▶ Material supplied:
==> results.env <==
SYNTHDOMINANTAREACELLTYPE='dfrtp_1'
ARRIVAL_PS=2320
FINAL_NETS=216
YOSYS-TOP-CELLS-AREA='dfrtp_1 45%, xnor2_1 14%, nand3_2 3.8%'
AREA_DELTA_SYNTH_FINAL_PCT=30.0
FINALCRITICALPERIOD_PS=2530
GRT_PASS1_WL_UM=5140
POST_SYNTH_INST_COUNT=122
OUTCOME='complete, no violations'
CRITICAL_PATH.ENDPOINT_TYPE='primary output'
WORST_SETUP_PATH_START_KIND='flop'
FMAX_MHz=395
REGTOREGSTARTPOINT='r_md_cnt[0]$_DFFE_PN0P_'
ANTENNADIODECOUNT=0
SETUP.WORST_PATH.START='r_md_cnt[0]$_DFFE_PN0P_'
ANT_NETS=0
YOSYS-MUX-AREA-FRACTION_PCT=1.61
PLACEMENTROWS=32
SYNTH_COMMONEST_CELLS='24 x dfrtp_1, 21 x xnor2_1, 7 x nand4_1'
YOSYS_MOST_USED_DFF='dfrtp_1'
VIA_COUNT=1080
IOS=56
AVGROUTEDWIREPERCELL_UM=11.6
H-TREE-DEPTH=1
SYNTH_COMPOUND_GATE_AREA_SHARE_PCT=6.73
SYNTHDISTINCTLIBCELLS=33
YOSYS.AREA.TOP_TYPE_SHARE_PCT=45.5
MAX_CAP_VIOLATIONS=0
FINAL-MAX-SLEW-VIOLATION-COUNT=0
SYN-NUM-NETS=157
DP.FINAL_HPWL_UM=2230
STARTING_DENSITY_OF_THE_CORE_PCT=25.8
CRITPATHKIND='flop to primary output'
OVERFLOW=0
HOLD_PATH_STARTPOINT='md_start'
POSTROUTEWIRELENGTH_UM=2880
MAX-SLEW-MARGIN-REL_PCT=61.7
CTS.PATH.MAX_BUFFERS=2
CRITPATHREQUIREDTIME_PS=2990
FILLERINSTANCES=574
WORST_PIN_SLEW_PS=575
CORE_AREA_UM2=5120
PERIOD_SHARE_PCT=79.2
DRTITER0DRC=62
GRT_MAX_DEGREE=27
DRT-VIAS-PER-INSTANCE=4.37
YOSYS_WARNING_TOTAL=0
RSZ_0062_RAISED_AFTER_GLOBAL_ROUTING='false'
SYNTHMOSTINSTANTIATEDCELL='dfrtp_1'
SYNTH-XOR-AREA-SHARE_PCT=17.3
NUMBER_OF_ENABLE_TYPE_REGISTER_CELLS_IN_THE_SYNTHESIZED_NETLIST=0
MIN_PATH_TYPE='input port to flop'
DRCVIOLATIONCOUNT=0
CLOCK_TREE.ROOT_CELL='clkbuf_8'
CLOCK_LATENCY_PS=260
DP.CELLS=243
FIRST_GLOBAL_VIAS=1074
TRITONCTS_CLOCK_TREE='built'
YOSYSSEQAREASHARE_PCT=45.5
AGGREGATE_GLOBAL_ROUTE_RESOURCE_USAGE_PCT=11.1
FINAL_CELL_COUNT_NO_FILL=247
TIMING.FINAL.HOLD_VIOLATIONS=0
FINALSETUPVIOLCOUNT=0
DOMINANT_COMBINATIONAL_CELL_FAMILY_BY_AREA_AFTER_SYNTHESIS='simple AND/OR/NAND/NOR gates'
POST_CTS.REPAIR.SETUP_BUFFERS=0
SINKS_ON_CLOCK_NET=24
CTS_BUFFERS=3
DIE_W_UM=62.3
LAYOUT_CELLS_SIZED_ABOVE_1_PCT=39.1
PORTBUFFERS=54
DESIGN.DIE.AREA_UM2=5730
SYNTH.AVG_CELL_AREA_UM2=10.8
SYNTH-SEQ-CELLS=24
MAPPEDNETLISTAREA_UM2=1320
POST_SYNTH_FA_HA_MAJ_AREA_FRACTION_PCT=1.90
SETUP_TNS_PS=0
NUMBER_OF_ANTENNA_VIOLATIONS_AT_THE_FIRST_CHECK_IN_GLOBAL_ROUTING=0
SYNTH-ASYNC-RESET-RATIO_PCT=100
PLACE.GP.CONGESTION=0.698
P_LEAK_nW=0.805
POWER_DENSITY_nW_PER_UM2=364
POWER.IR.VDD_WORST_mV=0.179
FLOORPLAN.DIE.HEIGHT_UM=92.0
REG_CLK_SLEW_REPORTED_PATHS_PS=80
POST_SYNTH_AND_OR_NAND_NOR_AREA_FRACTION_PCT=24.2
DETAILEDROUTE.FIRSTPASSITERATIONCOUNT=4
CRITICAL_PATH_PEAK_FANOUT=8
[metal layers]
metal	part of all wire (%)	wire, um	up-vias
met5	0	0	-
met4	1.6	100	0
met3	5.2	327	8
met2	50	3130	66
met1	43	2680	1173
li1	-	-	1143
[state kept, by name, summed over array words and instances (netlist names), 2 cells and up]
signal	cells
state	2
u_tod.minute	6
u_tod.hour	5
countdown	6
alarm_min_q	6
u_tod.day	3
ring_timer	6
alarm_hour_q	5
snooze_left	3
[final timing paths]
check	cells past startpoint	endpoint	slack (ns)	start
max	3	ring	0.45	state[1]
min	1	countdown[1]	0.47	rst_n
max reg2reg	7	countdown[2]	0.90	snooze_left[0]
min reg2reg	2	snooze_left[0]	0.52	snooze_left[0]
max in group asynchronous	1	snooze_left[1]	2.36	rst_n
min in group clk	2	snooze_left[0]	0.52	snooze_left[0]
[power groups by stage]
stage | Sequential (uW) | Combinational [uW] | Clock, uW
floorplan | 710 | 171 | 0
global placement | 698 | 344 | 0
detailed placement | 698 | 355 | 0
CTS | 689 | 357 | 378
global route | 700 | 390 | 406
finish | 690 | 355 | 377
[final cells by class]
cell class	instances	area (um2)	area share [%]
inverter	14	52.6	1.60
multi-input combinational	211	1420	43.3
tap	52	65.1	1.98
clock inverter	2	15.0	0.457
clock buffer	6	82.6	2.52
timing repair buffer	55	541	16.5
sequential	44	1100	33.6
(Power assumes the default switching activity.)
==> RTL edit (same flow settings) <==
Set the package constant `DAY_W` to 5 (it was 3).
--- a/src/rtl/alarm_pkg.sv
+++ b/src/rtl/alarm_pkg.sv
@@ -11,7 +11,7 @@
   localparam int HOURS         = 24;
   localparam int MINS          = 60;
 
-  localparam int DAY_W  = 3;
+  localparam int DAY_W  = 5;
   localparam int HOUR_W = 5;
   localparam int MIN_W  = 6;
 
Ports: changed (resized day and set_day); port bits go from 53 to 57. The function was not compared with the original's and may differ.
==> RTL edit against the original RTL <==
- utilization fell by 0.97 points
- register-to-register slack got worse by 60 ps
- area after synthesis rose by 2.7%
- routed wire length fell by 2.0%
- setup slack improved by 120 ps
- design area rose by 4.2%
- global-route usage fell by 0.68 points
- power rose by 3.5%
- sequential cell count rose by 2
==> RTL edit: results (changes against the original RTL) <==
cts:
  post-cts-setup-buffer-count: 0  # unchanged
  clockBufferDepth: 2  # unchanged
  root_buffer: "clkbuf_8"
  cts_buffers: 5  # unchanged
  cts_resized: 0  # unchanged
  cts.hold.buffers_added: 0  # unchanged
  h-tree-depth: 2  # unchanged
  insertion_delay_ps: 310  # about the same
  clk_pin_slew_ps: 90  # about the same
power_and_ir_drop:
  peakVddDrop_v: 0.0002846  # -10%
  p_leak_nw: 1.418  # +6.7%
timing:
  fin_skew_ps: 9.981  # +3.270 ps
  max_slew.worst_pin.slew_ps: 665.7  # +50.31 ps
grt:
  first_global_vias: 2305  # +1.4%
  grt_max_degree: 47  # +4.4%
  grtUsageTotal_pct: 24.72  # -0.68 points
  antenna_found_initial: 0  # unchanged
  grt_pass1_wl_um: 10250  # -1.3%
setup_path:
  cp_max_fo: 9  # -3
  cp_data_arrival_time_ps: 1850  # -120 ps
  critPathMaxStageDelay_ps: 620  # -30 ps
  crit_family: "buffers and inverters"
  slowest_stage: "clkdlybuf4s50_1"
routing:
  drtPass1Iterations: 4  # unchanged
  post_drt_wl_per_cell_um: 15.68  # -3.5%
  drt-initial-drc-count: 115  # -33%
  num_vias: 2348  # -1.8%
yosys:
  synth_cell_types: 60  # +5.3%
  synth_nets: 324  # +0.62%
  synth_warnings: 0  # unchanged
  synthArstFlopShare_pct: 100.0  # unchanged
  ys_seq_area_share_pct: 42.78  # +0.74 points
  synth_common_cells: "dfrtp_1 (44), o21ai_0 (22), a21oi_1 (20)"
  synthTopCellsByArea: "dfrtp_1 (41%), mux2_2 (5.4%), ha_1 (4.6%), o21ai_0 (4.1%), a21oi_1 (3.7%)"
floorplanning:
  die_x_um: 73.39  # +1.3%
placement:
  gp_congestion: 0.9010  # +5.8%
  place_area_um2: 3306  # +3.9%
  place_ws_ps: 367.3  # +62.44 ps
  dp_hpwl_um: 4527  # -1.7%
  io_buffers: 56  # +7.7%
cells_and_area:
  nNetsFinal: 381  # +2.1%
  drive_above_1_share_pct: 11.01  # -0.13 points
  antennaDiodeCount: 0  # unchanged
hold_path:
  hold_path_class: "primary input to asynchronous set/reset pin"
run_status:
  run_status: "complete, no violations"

▶ Prompt: Your answer should be exactly the lines of the data above, from the first through the line containing "REGTOREGSTARTPOINT='r_md_cnt[0]$_DFFE_PN0P_'".

▶ Written solution:
==> results.env <==
SYNTHDOMINANTAREACELLTYPE='dfrtp_1'
ARRIVAL_PS=2320
FINAL_NETS=216
YOSYS-TOP-CELLS-AREA='dfrtp_1 45%, xnor2_1 14%, nand3_2 3.8%'
AREA_DELTA_SYNTH_FINAL_PCT=30.0
FINALCRITICALPERIOD_PS=2530
GRT_PASS1_WL_UM=5140
POST_SYNTH_INST_COUNT=122
OUTCOME='complete, no violations'
CRITICAL_PATH.ENDPOINT_TYPE='primary output'
WORST_SETUP_PATH_START_KIND='flop'
FMAX_MHz=395
REGTOREGSTARTPOINT='r_md_cnt[0]$_DFFE_PN0P_'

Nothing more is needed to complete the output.